Updated: 11-04-2021
Hello! This will be my first blog post on a project called N-Body Simulation. I would like to share what I have learned so far while working on this project.
N-Body Problem
According to Wikipedia, N-Body Problem is “the problem of predicting the individual motions of a group of celestial objects interacting with each other gravitationally”. The objective of this project is to create a particle simulation where each particle will be representing as a “celestial object” with properties of location, velocity, and attraction force. I will be creating the simulation using different methods like WebGPU, Web Workers, and QuadTree and compare their performance value. (FPS)
Just to talk little bit more on N-Body Problem, let’s first see the Two-body problem, where n = 2.
Source
As you can see from the above GIF, there is a consistent pattern of how two objects orbit around. This means that if we want to know the location of these two objects at a certain t value, the location will be consistent throughout the series of simulations as long as the initial value of properties is consistent.

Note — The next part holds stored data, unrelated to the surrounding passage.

What follows belongs to an exercise in optimizing a design on an open flow for small area, a short achievable clock period and few clock cycles; a production flow would make more cautious choices.
At most, simulation tests tie the RTL to the original design; equivalence was not proved.
No functional check of the RTL was part of runs 1 to 4.
Power figures rest on the tool's default switching activity, not on a simulated workload.

## flow/config.mk

```make
export PLATFORM = sky130hd
export DESIGN_NAME = rs_parity_enc
export DESIGN_NICKNAME = rs_parity_enc
export VERILOG_FILES = /design/flow/design.v
export SDC_FILE = /design/flow/constraint.sdc
export NUM_CORES = 4
export LEC_CHECK = 0
export ABC_CLOCK_PERIOD_IN_PS = 2500
export CAP_MARGIN = 20
export CORE_MARGIN = 2
export CORE_UTILIZATION = 50
export SETUP_SLACK_MARGIN = 4.2
export SLEW_MARGIN = 20
```

## flow/constraint.sdc

```tcl
create_clock -name core_clock -period 7.0 [get_ports {clk}]
set_input_delay 1.4000 -clock core_clock [delete_from_list [all_inputs] [get_ports {clk}]]
set_output_delay 1.4000 -clock core_clock [all_outputs]
set_load 0.01 [all_outputs]
```

## flow/design.v

```verilog
module gf_inv6 (
  input  wire [5:0] x,
  output reg  [7:0] y
);
  always @(*) begin
    case (x)
      6'd1: y = 8'h01;
      6'd2: y = 8'h8E;
      6'd3: y = 8'hF4;
      6'd4: y = 8'h47;
      6'd5: y = 8'hA7;
      6'd6: y = 8'h7A;
      6'd7: y = 8'hBA;
      6'd8: y = 8'hAD;
      6'd9: y = 8'h9D;
      6'd10: y = 8'hDD;
      6'd11: y = 8'h98;
      6'd12: y = 8'h3D;
      6'd13: y = 8'hAA;
      6'd14: y = 8'h5D;
      6'd15: y = 8'h96;
      6'd16: y = 8'hD8;
      6'd17: y = 8'h72;
      6'd18: y = 8'hC0;
      6'd19: y = 8'h58;
      6'd20: y = 8'hE0;
      6'd21: y = 8'h3E;
      6'd22: y = 8'h4C;
      6'd23: y = 8'h66;
      6'd24: y = 8'h90;
      6'd25: y = 8'hDE;
      6'd26: y = 8'h55;
      6'd27: y = 8'h80;
      6'd28: y = 8'hA0;
      6'd29: y = 8'h83;
      6'd30: y = 8'h4B;
      6'd31: y = 8'h2A;
      6'd32: y = 8'h6C;
      6'd33: y = 8'hED;
      6'd34: y = 8'h39;
      6'd35: y = 8'h51;
      6'd36: y = 8'h60;
      6'd37: y = 8'h56;
      6'd38: y = 8'h2C;
      6'd39: y = 8'h8A;
      6'd40: y = 8'h70;
      6'd41: y = 8'hD0;
      6'd42: y = 8'h1F;
      6'd43: y = 8'h4A;
      6'd44: y = 8'h26;
      6'd45: y = 8'h8B;
      6'd46: y = 8'h33;
      6'd47: y = 8'h6E;
      6'd48: y = 8'h48;
      6'd49: y = 8'h89;
      6'd50: y = 8'h6F;
      6'd51: y = 8'h2E;
      6'd52: y = 8'hA4;
      6'd53: y = 8'hC3;
      6'd54: y = 8'h40;
      6'd55: y = 8'h5E;
      6'd56: y = 8'h50;
      6'd57: y = 8'h22;
      6'd58: y = 8'hCF;
      6'd59: y = 8'hA9;
      6'd60: y = 8'hAB;
      6'd61: y = 8'h0C;
      6'd62: y = 8'h15;
      6'd63: y = 8'hE1;
      default: y = 8'h00;
    endcase
  end
endmodule
module gf_xmul (
  input  wire [7:0]  b,
  output wire [63:0] bx
);
  assign bx[7:0] = b;
  genvar n;
  generate
    for (n = 1; n < 8; n = n + 1) begin : g_shift
      assign bx[8*n +: 8] = {bx[8*n-2 -: 7], 1'b0} ^ (bx[8*n-1] ? 8'h1D : 8'h00);
    end
  endgenerate
endmodule
module gf_mul_x (
  input  wire [7:0]  a,
  input  wire [63:0] bx,
  output wire [7:0]  p
);
  assign p = (a[0] ? bx[ 7: 0] : 8'h00) ^ (a[1] ? bx[15: 8] : 8'h00)
           ^ (a[2] ? bx[23:16] : 8'h00) ^ (a[3] ? bx[31:24] : 8'h00)
           ^ (a[4] ? bx[39:32] : 8'h00) ^ (a[5] ? bx[47:40] : 8'h00)
           ^ (a[6] ? bx[55:48] : 8'h00) ^ (a[7] ? bx[63:56] : 8'h00);
endmodule
module rs_parity_enc (
  input  wire        clk,
  input  wire        rst,        
  input  wire [5:0]  cfg_k,      
  input  wire [4:0]  cfg_m,      
  input  wire        in_valid,
  output wire        in_ready,
  input  wire [15:0] in_data,
  output wire        out_valid,
  input  wire        out_ready,
  output wire [15:0] out_data,
  output wire        out_last
);
  localparam LANES = 4;
  localparam SLOTS = 4;
  localparam ROWS  = LANES * SLOTS;
  reg         rdy_q;             
  reg  [4:0]  jn;                
  wire        take     = in_valid && rdy_q;
  wire        first_in = (jn == 5'd0);
  reg  [4:0]  g_km1;             
  reg  [5:0]  g_k;
  reg  [2:0]  g_np;              
  reg  [1:0]  g_npm1;            
  reg  [1:0]  g_ll;              
  reg  [1:0]  g_base;            
  wire        last_in = first_in ? (cfg_k == 6'd1) : (jn == g_km1);
  wire [2:0]  np_cfg  = (cfg_m + 5'd3) >> 2;
  reg         ir_v;
  reg  [15:0] ir_d;
  reg  [4:0]  ir_j;
  reg         ir_first, ir_last;
  reg  [1:0]  ir_p;              
  reg  [5:0]  ir_kp;             
  reg  [1:0]  wr_ptr;            
  reg  [2:0]  free;              
  wire        alloc     = ir_first && (ir_p == 2'd0);
  wire        issue     = ir_v && (g_np != 3'd0) && (!alloc || (free >= g_np));
  wire        last_pass = (ir_p == g_npm1);
  wire        ir_done   = ir_v && ((g_np == 3'd0) || (issue && last_pass));
  wire [1:0]  op_slot   = (alloc ? wr_ptr : g_base) + ir_p;
  reg         c_v;
  reg  [15:0] c_d;
  reg  [7:0]  c_coef [0:LANES-1];
  reg  [1:0]  c_slot;
  reg         c_first, c_lastw, c_slast;
  reg  [1:0]  c_ll;
  wire [7:0]  coef [0:LANES-1];
  genvar l;
  generate
    for (l = 0; l < LANES; l = l + 1) begin : g_coef
      wire [5:0] row_k = ir_kp + l;    
      gf_inv6 u_inv (.x(row_k ^ {1'b0, ir_j}), .y(coef[l]));
    end
  endgenerate
  reg  [15:0] acc [0:ROWS-1];
  reg  [SLOTS-1:0] s_rdy;            
  reg  [SLOTS-1:0] s_last;           
  reg  [1:0]  s_ll [0:SLOTS-1];      
  wire [63:0] dx_lo, dx_hi;
  gf_xmul u_xlo (.b(c_d[7:0]),  .bx(dx_lo));
  gf_xmul u_xhi (.b(c_d[15:8]), .bx(dx_hi));
  wire [15:0] upd [0:LANES-1];
  generate
    for (l = 0; l < LANES; l = l + 1) begin : g_mac
      wire [15:0] prod;
      gf_mul_x u_lo (.a(c_coef[l]), .bx(dx_lo), .p(prod[7:0]));
      gf_mul_x u_hi (.a(c_coef[l]), .bx(dx_hi), .p(prod[15:8]));
      wire [15:0] old = acc[c_slot * LANES + l];
      assign upd[l] = (c_first ? 16'h0000 : old) ^ prod;
    end
  endgenerate
  reg         ov, ol;
  reg  [15:0] od;
  reg  [1:0]  rd_slot;
  reg  [1:0]  rd_lane;
  wire        out_go   = s_rdy[rd_slot] && (!ov || out_ready);
  wire        rd_end   = (rd_lane == s_ll[rd_slot]);
  wire        freed    = out_go && rd_end;
  assign in_ready  = rdy_q;
  assign out_valid = ov;
  assign out_data  = od;
  assign out_last  = ol;
  wire        alloc_now = issue && alloc;
  reg         rdy_n;
  always @(*) begin
    if (take) begin
      if (first_in)
        rdy_n = (cfg_m == 5'd0) ||
                (np_cfg == 3'd1 && !alloc_now && (free != 3'd0));
      else
        rdy_n = (g_np == 3'd0) || (g_np == 3'd1);
    end else if (ir_v && !ir_done) begin
      if (issue)
        rdy_n = (ir_p + 2'd1 == g_npm1);
      else
        rdy_n = last_pass && (!alloc || (free >= g_np));
    end else begin
      rdy_n = 1'b1;
    end
  end
  integer q;
  always @(posedge clk) begin
    if (take) begin
      ir_d     <= in_data;
      ir_j     <= jn;
      ir_first <= first_in;
      ir_last  <= last_in;
      ir_kp    <= first_in ? cfg_k : g_k;
      if (first_in) begin
        g_k    <= cfg_k;
        g_km1  <= cfg_k[4:0] - 5'd1;
        g_np   <= np_cfg;
        g_npm1 <= np_cfg[1:0] - 2'd1;
        g_ll   <= cfg_m[1:0] - 2'd1;
      end
    end else if (issue) begin
      ir_kp    <= ir_kp + 6'd4;
    end
    if (issue) begin
      c_d     <= ir_d;
      for (q = 0; q < LANES; q = q + 1)
        c_coef[q] <= coef[q];
      c_slot  <= op_slot;
      c_first <= ir_first;
      c_lastw <= ir_last;
      c_slast <= last_pass;
      c_ll    <= last_pass ? g_ll : 2'd3;
      if (alloc)
        g_base <= wr_ptr;
    end
    if (c_v) begin
      for (q = 0; q < LANES; q = q + 1)
        acc[c_slot * LANES + q] <= upd[q];
      if (c_lastw) begin
        s_last[c_slot] <= c_slast;
        s_ll[c_slot]   <= c_ll;
      end
    end
    if (out_go) begin
      od <= acc[rd_slot * LANES + rd_lane];
      ol <= s_last[rd_slot] && rd_end;
    end
    if (rst) begin
      rdy_q   <= 1'b1;
      jn      <= 5'd0;
      ir_v    <= 1'b0;
      ir_p    <= 2'd0;
      c_v     <= 1'b0;
      wr_ptr  <= 2'd0;
      free    <= 3'd4;
      rd_slot <= 2'd0;
      rd_lane <= 2'd0;
      ov      <= 1'b0;
      s_rdy   <= {SLOTS{1'b0}};
    end else begin
      rdy_q <= rdy_n;
      if (take)
        jn <= last_in ? 5'd0 : jn + 5'd1;
      ir_v <= take || (ir_v && !ir_done);
      if (take)
        ir_p <= 2'd0;
      else if (issue)
        ir_p <= last_pass ? 2'd0 : ir_p + 2'd1;
      c_v  <= issue;
      if (alloc_now)
        wr_ptr <= wr_ptr + g_np[1:0];
      free <= free - (alloc_now ? g_np : 3'd0) + (freed ? 3'd1 : 3'd0);
      for (q = 0; q < SLOTS; q = q + 1) begin
        if (c_v && c_lastw && c_slot == q)
          s_rdy[q] <= 1'b1;
        else if (freed && rd_slot == q)
          s_rdy[q] <= 1'b0;
      end
      if (out_go) begin
        ov <= 1'b1;
        if (rd_end) begin
          rd_lane <= 2'd0;
          rd_slot <= rd_slot + 2'd1;
        end else begin
          rd_lane <= rd_lane + 2'd1;
        end
      end else if (out_ready) begin
        ov <= 1'b0;
      end
    end
  end
endmodule
```

## flow/run.sh

```bash
#!/bin/bash
# synth_recipe.tcl (not shown) runs the flow's synth.tcl, then flattens the netlist and writes it again
# the make line also repeats each setting of config.mk as NAME=value (left out here)
make -C /OpenROAD-flow-scripts/flow DESIGN_CONFIG=/design/flow/config.mk WORK_HOME=/design/flow/orfs CLKGATE_MAP_FILE= SYNTH_SCRIPT=/design/flow/synth_recipe.tcl finish
```

==> results of run 1 <==
==> kinds of logic (layout without fill, tap and decap cells) <==
group | after synthesis | count (layout) | share of synthesized area, %
other | 0 | 1 | 0
AND/OR/NAND/NOR | 877 | 877 | 12.5
AO/OA/AOI/OAI | 339 | 339 | 7.52
flip-flops | 417 | 417 | 41.1
adder cells (fa/ha/maj) | 67 | 67 | 2.84
XOR/XNOR | 604 | 611 | 18.8
multiplexers | 196 | 196 | 13.4
buffers and inverters | 281 | 337 | 3.80
==> sequential cells by signal (all words and copies together) (netlist names), 5 cells and up, named ones only <==
register,flops
ir_j,5
jn,5
s_ll,8
ir_d,16
c_d,16
od,16
g_km1,5
acc,256
ir_kp,6
g_k,6
c_coef,32
==> repair_timing <==
action / in CTS / in global routing
endpoints found under the setup margin: 472 / 207
pin swaps: 17 / 20
gates resized for setup: 93 / 80
gates cloned: 4 / 7
setup buffers: 36 / 36
==> power by group <==
part / switching, mW / leakage [nW] / internal, mW
clock: 1.05 / 0.763 / 1.44
combinational: 4.08 / 7.28 / 2.94
sequential: 0.247 / 3.78 / 3.91
==> synth_stat cells, drive strengths merged (11+ instances only) <==
cell type,n
nand2,583
xnor2,469
edfxtp,389
mux4,159
clkbuf,143
xor2,121
nor2,105
a21oi,79
buf,79
o21ai,78
ha,66
inv,59
nand2b,56
nor2b,36
nand3,35
dfxtp,28
a211oi,27
o211ai,26
mux2,19
mux2i,18
nor3,15
o22ai,14
a31oi,13
o221ai,12
a22oi,11
xnor3,11
==> cell type report <==
| cell class | count | area [um2] |
|---|---|---|
| clock inverters | 27 | 317 |
| fillers | 4859 | 24900 |
| diodes | 1 | 2.50 |
| flip-flops and latches | 417 | 12300 |
| clock buffers | 58 | 1260 |
| repair buffers | 193 | 1780 |
| multi-input cells | 2090 | 17200 |
| well taps | 773 | 967 |
| inverters | 59 | 254 |
==> critical path, delay by kind of cell (launching register included) <==
| family | cells | cell delay (ps) |
|---|---|---|
| XOR/XNOR | 2 | 340 |
| AND/OR/NAND/NOR | 3 | 620 |
| buffers and inverters | 2 | 80 |
| flip-flops | 1 | 400 |
| adder cells (fa/ha/maj) | 4 | 990 |
| AO/OA/AOI/OAI | 3 | 450 |
==> how the worst max path moves through the flow <==
stage	endpoint	slack [ps]	cells after the start
3_3_place_gp	free[2]	2330	14
6_report	free[2]	3990	14
2_1_floorplan	free[2]	3340	13
3_5_place_dp	free[2]	2340	14
4_1_cts	free[2]	3990	13
5_1_grt	free[2]	3870	14
==> placed cells by master, fill, tap and decap left out, drive strengths merged, types with 27 or more instances in the layout <==
cell           instances
xnor2                471
a21oi                 79
dfxtp                 28
buf                  142
edfxtp               389
inv                   57
nor2                 105
ha                    66
nor2b                 36
a211oi                27
nand2b                56
clkdlybuf4s50         29
xor2                 122
o21ai                 78
clkbuf                60
mux4                 159
nand2                583
nand3                 35
==> routing by layer <==
metal	vias up	GRT usage [%]	part of all wire, %
met3	204	4.25	8.0
met4	0	10.6	3.9
met2	1029	45.1	48
met5	-	0	0
met1	10900	38.0	40
li1	9839	-	-
==> flow_summary.yaml, run 1 <==
logic_synthesis:
  synthFlopType: "edfxtp_1"
  synth_fp_nets: 2879
  synth_area_um2: 29800
  ys_seq_elements: 417
  synth_cell_types: 74
  async_reset_ff_share_pct: 0
  avgSynthCellArea_um2: 10.7
  netlist_top_cells_area: "edfxtp_1 (39%), xnor2_1 (14%), mux4_2 (12%), nand2_1 (7.4%), xor2_1 (3.4%)"
  yosysTopAreaCell: "edfxtp_1"
  yosys_warnings: 4
  synth_top_area_share_pct: 39.2
  postSynthCellCount: 2781
  synth_edf_count: 389
  ys_seq_area_share_pct: 41.1
timing:
  report.final.setup_viol: 0
  worst_pin_slew_ps: 1230
  finalCriticalPeriod_ps: 3010
  drv_slew: 0
  hold_ws_ps: 417
  setup_ws_ps: 3990
  final_hold_viol_count: 0
  relSlewSlack_pct: 17.8
  post-route-period-util_pct: 42.9
  tns_ps: 0
  skew_ps: 26.4
  fmax_mhz: 333
  rsz0062_at_grt: "yes"
worst_setup_path:
  rr_endpoint: "free[2]"
  slowest_delay_ps: 400
  regToRegSetupSlack_ps: 3990
  crit_path_start: "g_np[0]"
  crit_chain: "ha_1, nand2b_4, a21o_1, a21o_1, and3_4, ha_4, inv_4, ha_4, inv_2, fa_2, xor2_2, xnor2_1, a21oi_1, or3_1"
  cp_slowest_cell: "edfxtp_1"
  crit_path_max_fanout: 3
  critical_path_class: "register to register"
  rr_startpoint: "g_np[0]"
  endpoint_kind: "register"
  reg2reg_depth: 14
  startpoint_type: "register"
  worstPathRequired_ps: 7500
  cp_data_arrival_time_ps: 3510
final_layout:
  final_nets: 2906
  post-route-util_pct: 57.8
  final_area_um2: 34000
  fin_cells: 3618
  syn2layout_area_growth_pct: 14.4
  drive_above_1_share_pct: 18.4
detailed_routing:
  wirelength_mm: 86.0
  drc: 0
  num_vias: 22000
  ant_nets: 0
  drtIter0Drc: 2145
  drt_first_pass_iters: 5
  wl_per_cell_um: 23.8
  routed_via_density: 6.07
clock_tree:
  clockBufferDepth: 3
  cts_tree: "done"
  cts_hold_buf: 0
  htree_num_levels: 2
  root_buffer: "clkbuf_16"
  cts_buffers: 47
  path_clk_slew_ps: 60
  clock_latency_ps: 620
  cts.sinks: 417
placed_design:
  dp_hpwl_mm: 52.6
  routabilityCongestion: 0.928
  place_area_um2: 30900
  dpl.cell_count: 3448
  place_ws_ps: 2340
  portBuffers: 49
power:
  pwr_density_cell_nw_per_um2: 402
  total_power_mw: 13.7
  cellLeakagePower_nw: 11.8
  ir_worst_vdd_mv: 0.224
global_routing:
  grt_util_all_layers_pct: 27.9
  gr-total-overflow: 0
  grt_pass1_wl_mm: 130
  antenna_found_initial: 1
  grt_max_degree: 68
  grt_pass1_vias: 21300
run:
  maxCapViolations: 0
die:
  design.core.area_um2: 58900
  die_w_um: 248
  placementRows: 89
  num_io_pins: 50
  fp.dieArea_um2: 61500
  die_h_um: 248
  initial_core_util_pct: 50.5
worst_hold_path:
  hold_class: "register to register"
  min-delay-start: "ir_d[11]"
  min_path_cells: 0
  holdPathEnd: "c_d[11]"
outcome:
  status: "complete, no violations"
==> run 2: changes to the inputs <==
==> flow/config.mk (replaced) <==
export PLATFORM = sky130hd
export DESIGN_NAME = rs_parity_enc
export DESIGN_NICKNAME = rs_parity_enc
export VERILOG_FILES = /design/flow/design.v
export SDC_FILE = /design/flow/constraint.sdc
export NUM_CORES = 4
export LEC_CHECK = 0
export ABC_CLOCK_PERIOD_IN_PS = 3000
export CAP_MARGIN = 20
export CORE_MARGIN = 2
export CORE_UTILIZATION = 30
export SETUP_SLACK_MARGIN = 4
export SLEW_MARGIN = 20
==> run 2 against run 1 <==
Compared with the run above: still clean on timing, DRC and antenna; clock-buffer cell count shrank 1; first-iteration DRC count rose by 13%; synthesized cell count unchanged; clock skew increased by 1.0 ps; core utilization is 24 points lower; register-to-register slack hardly changed; combinational power down 5.1%; hold slack worse by 5.3 ps; cell area shrank 1.1%; routed wire length is 2.1% lower.
==> flow_summary.yaml, run 2 <==
logic_synthesis:
  yosysTopAreaCell: "edfxtp_1"
  synth_edf_count: 389
  synth_fp_nets: 2879
  netlist_top_cells_area: "edfxtp_1 (39%), xnor2_1 (14%), mux4_2 (12%), nand2_1 (7.4%), xor2_1 (3.4%)"
  synthFlopType: "edfxtp_1"
  yosysMostFrequentCell: "nand2_1"
  yosys_warnings: 4
  synth_area_um2: 29800
  ys_seq_elements: 417
  synth_top_area_share_pct: 39.2
  synth_cell_types: 74
  async_reset_ff_share_pct: 0
  postSynthCellCount: 2781
  avgSynthCellArea_um2: 10.7
  ys_top_cells_by_count: "nand2_1 (583), xnor2_1 (464), edfxtp_1 (389)"
  ys_seq_area_share_pct: 41.1
worst_setup_path:
  cp_slowest_cell: "edfxtp_1"
  reg2reg_depth: 14
  rr_endpoint: "free[2]"
  crit_family: "adder cells"
  cp_data_arrival_time_ps: 3480
  rr_startpoint: "g_np[0]"
  path_buf_inv: 2
  slowest_delay_ps: 400
  critical_path_class: "register to register"
  worstPathRequired_ps: 7460
  startpoint_type: "register"
  endpoint_kind: "register"
  regToRegSetupSlack_ps: 3980
  crit_chain: "ha_1, nand2b_1, a21o_1, a21o_1, and3_4, ha_4, inv_4, ha_4, inv_2, fa_2, xor2_2, xnor2_1, and3_1, or3_1"
  crit_path_max_fanout: 3
run:
  maxCapViolations: 0
clock_tree:
  clock_latency_ps: 580
  root_buffer: "clkbuf_16"
  cts_tree: "done"
  htree_num_levels: 2
  clockBufferDepth: 3
  cts_hold_buf: 0
  cts.sinks: 417
  path_clk_slew_ps: 60
  cts_buffers: 47
placed_design:
  routabilityCongestion: 0.875
  place_ws_ps: 2370
  dp_hpwl_mm: 52.9
  place_area_um2: 31500
  portBuffers: 49
global_routing:
  grt_max_degree: 68
  gr-total-overflow: 0
  grt_pass1_vias: 20800
  antenna_found_initial: 0
  grt_util_all_layers_pct: 16.3
  grt_pass1_wl_mm: 129
final_layout:
  num_antenna_cells: 0
  num-fill-cells: 9805
  largest_reg_flops: 256
  drive_above_1_share_pct: 15.9
  syn2layout_area_growth_pct: 13.1
  layout_commonest_cell: "nand2_1"
  reg.largest.list: "acc: 256 flops, c_coef: 32 flops"
  final_cell_mix: "nand2_1 (581), xnor2_1 (459), edfxtp_1 (389), mux4_2 (159)"
  regMostFlops: "acc"
  final_nets: 2874
  final_area_um2: 33700
timing:
  worst_pin_slew_ps: 1210
  relSlewSlack_pct: 19.4
  setup_ws_ps: 3980
  finalCriticalPeriod_ps: 3020
  post-route-period-util_pct: 43.1
  rsz0062_at_grt: "yes"
  tns_ps: 0
  final_hold_viol_count: 0
  fmax_mhz: 331
  drv_slew: 0
  report.final.setup_viol: 0
  skew_ps: 27.4
die:
  fp.dieArea_um2: 102000
  placementRows: 115
  die_h_um: 319
  num_io_pins: 50
  design.core.area_um2: 98400
  initial_core_util_pct: 30.2
  die_w_um: 319
detailed_routing:
  ant_nets: 0
  num_vias: 21200
  wl_per_cell_um: 20.5
  drtIter0Drc: 2427
  drc: 0
  drt_first_pass_iters: 6
  routed_via_density: 5.18
  wirelength_mm: 84.2
power:
  ir_worst_vdd_mv: 0.155
  pwr_density_cell_nw_per_um2: 392
  total_power_mw: 13.2
  cellLeakagePower_nw: 11.4
worst_hold_path:
  hold_class: "register to register"
  min_path_cells: 0
  min-delay-start: "ir_d[0]"
  holdPathEnd: "c_d[0]"
outcome:
  status: "complete, no violations"
==> run 2: cell count changes in the layout (fill, tap and decap cells not counted), sizes merged, moves of 2 or more <==
cell / delta
clkdlybuf4s50: +19
bufinv: -2
buf: -27
xnor3: -3
clkinv: +4
dlygate4sd2: -19
==> run 2: worst max path at each step <==
| stage | startpoint | end | slack [ps] | cells past startpoint |
|---|---|---|---|---|
| after floorplan | out_ready | free[2] | 3340 | 13 |
| after global placement | out_ready | free[2] | 2340 | 14 |
| after detailed placement | out_ready | free[2] | 2370 | 14 |
| after CTS | out_ready | free[2] | 3790 | 14 |
| after global routing | s_ll[3][1] | free[2] | 3840 | 13 |
| final | g_np[0] | free[2] | 3980 | 14 |
==> run 2: what timing repair did <==
action,CTS,global route
endpoints found under the setup margin,348,95
pin swaps,5,8
hold endpoints to repair,0,0
buffers inserted,19,33
cloned,2,1
resized for setup,22,37
==> run 2: layout make-up <==
class | instances | area, um2 | share of cell area, %
repair buffers | 166 | 1460 | 4.32
well taps | 1287 | 1610 | 4.78
clock buffers | 57 | 1210 | 3.60
inverters | 59 | 256 | 0.762
multi-input cells | 2085 | 16700 | 49.5
flip-flops and latches | 417 | 12200 | 36.4
clock inverters | 29 | 211 | 0.628
==> run 2: metrics by stage <==
stage | hold slack, ps | cells | utilization, %
floorplan | 400 | 2781 | -
global placement | 405 | 3958 | 32.0
detailed placement | 405 | 3958 | 32.0
CTS | 417 | 4065 | 33.8
global route | 424 | 4100 | 34.2
finish | 412 | 4100 | 34.2
==> run 2: per-layer routing <==
metal | routed length (um) | GRT usage (%)
met1 | 34200 | 21.6
met4 | 2530 | 5.17
met3 | 6490 | 2.41
met2 | 41000 | 27.5
met5 | 0 | 0
==> run 2: cell families (layout without fill, tap and decap cells) <==
family | after synthesis | in the layout | synth area share [%]
xor gates and xnor gates | 604 | 606 | 18.8
DFF | 417 | 417 | 41.1
muxes | 196 | 196 | 13.4
AOI/OAI and AO/OA | 339 | 339 | 7.52
and+or+nand+nor | 877 | 877 | 12.5
buffers and inverters | 281 | 311 | 3.80
adders and majority gates | 67 | 67 | 2.84
==> run 2: where the power goes <==
| part | leakage (nW) | total (mW) | internal [mW] | switching, mW |
|---|---|---|---|---|
| Clock | 0.704 | 2.30 | 1.31 | 0.992 |
| Combinational | 6.89 | 6.66 | 2.76 | 3.91 |
| Sequential | 3.78 | 4.22 | 3.91 | 0.309 |
| Total | 11.4 | 13.2 | 7.98 | 5.21 |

However, when n >= 3 (where it starts to get called as N-Body Problem), we will actually be able observe a chaotic motion.
Source
When there are more than 3 objects, there is no longer a consistent pattern of how these objects move. This means that the location of each object at a certain t value will be different among the series of simulations, resulting in a chaotic motion. Just a note: I am not an expert in astrodynamics, so if any of the information that I present is incorrect, please feel free to contact me and let me know!
So now, let’s see how we can create a simulation of the N-body problem. Here is the general structure of the code:
- First store the properties of particles with an initial value of random location and zero velocity.
- Traverse through each particle and calculate its next location and velocity based on other particles’ locations.
- After going through all the particles, render all the particles with their new location.
- Repeat 2 and 3.
The main issue here is that Step 2 requires a for-loop (to iterate all the particles) and a nested for-loop (to go through all particles excluding the current one), resulting in O(n^2) time complexity. Since I’m aiming to create a simulation with hundreds, or even thousands of particles, coming up with a more efficient method on Step 2 will be the main task of this project.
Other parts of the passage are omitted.